# Gezondheids Magazine > Nieuwtjes over gezondheid en welzijn >  Nieuws: Plastic flesjes bestrijden schimmelinfecties

## Leontien

Een berg plastic flesjesafval kun je zo voor de geest halen. Ongezond voor het milieu, maar nu hebben ze in New York een nieuwe functie voor de gebruikte plastic flesjes. Onderzoekers bij IBM Research hebben namelijk ontdekt dat ze schimmelinfecties kunnen bestrijden met plastic flesjes.

De nieuwe methode maakt het mogelijk plastic deeltjes uit bijvoorbeeld pet-flessen zo te bewerken dat strengen anti-schimmelmoleculen vrijkomen die heel gericht het membraan van de schimmel aanvallen, om daarna door te dringen tot de kern van de boosdoener.

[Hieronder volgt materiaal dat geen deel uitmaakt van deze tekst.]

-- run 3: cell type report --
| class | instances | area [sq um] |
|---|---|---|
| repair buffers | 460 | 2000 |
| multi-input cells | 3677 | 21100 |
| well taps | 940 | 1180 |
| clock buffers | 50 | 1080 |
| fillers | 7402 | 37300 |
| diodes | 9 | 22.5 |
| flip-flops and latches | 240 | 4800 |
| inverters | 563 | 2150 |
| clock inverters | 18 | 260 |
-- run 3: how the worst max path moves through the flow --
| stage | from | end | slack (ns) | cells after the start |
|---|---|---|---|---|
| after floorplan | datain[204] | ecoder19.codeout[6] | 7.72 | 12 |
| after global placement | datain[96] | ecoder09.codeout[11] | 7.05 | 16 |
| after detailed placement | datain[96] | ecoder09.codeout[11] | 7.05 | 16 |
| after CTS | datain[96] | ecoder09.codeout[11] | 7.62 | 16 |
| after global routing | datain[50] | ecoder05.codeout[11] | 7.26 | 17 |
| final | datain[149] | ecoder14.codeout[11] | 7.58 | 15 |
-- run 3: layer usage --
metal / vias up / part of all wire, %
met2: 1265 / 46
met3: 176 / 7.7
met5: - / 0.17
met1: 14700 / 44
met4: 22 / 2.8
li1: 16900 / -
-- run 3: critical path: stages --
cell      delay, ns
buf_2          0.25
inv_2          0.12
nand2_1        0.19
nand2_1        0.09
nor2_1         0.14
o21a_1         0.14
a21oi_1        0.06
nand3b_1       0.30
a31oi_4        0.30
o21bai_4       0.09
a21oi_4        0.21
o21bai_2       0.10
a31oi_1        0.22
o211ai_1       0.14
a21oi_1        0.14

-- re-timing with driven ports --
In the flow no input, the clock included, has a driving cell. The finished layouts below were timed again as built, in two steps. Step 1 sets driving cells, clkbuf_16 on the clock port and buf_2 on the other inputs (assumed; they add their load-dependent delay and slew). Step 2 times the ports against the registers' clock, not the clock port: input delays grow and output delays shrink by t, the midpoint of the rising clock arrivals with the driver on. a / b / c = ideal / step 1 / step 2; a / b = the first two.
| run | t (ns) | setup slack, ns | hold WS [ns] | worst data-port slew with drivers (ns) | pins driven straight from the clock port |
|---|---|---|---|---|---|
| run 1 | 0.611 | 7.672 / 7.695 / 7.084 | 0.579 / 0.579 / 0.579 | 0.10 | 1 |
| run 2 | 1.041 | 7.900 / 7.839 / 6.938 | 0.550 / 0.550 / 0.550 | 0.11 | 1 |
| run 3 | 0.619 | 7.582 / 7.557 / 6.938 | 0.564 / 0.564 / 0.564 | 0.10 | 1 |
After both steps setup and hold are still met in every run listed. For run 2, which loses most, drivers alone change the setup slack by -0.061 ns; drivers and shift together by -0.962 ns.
Source: an optimization exercise on an open RTL-to-GDS flow (aim: small area and a short achievable clock period). Production flows keep margins and buffers that such runs may drop. Function was checked by simulation only, so behaviour that the tests miss may differ from the original. Power figures rest on the tool's default switching activity, not on a simulated workload.

## flow/config.mk

```make
export PLATFORM = sky130hd
export DESIGN_NAME = fir_filter
export DESIGN_NICKNAME = fir_filter
export VERILOG_FILES = /design/flow/design.v
export SDC_FILE = /design/flow/constraint.sdc
export NUM_CORES = 4
export LEC_CHECK = 0
export CAP_MARGIN = 20
export CORE_MARGIN = 2
export CORE_UTILIZATION = 40
export SETUP_SLACK_MARGIN = 0.2
export SLEW_MARGIN = 20
export SYNTH_MEMORY_MAX_BITS = 65536
```

## flow/constraint.sdc

```tcl
create_clock -name core_clock -period 13.5 [get_ports {clk}]
set_input_delay 2.7000 -clock core_clock [delete_from_list [all_inputs] [get_ports {clk}]]
set_output_delay 2.7000 -clock core_clock [all_outputs]
set_load 0.01 [all_outputs]
```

Wat vind jij ervan dat gebruikte plastic flesjes als medicijn kunnen dienen?

----------


## Mageha

À.u.b niet..... We weten niet wat dit weer voor uitwerking heeft op de lange duur. De hele natuur is al vergeven van chemische middelen. Laten we nu maar eens met natuurlijke producten aan de gang gaan.

----------


## Willem01

Tja, maar dat is elk regulier medicijn natuurlijk ook.

En helemaal zonder kan voor sommigen een hel op aarde zijn.

Puike ontdekking van IBM overigens.

----------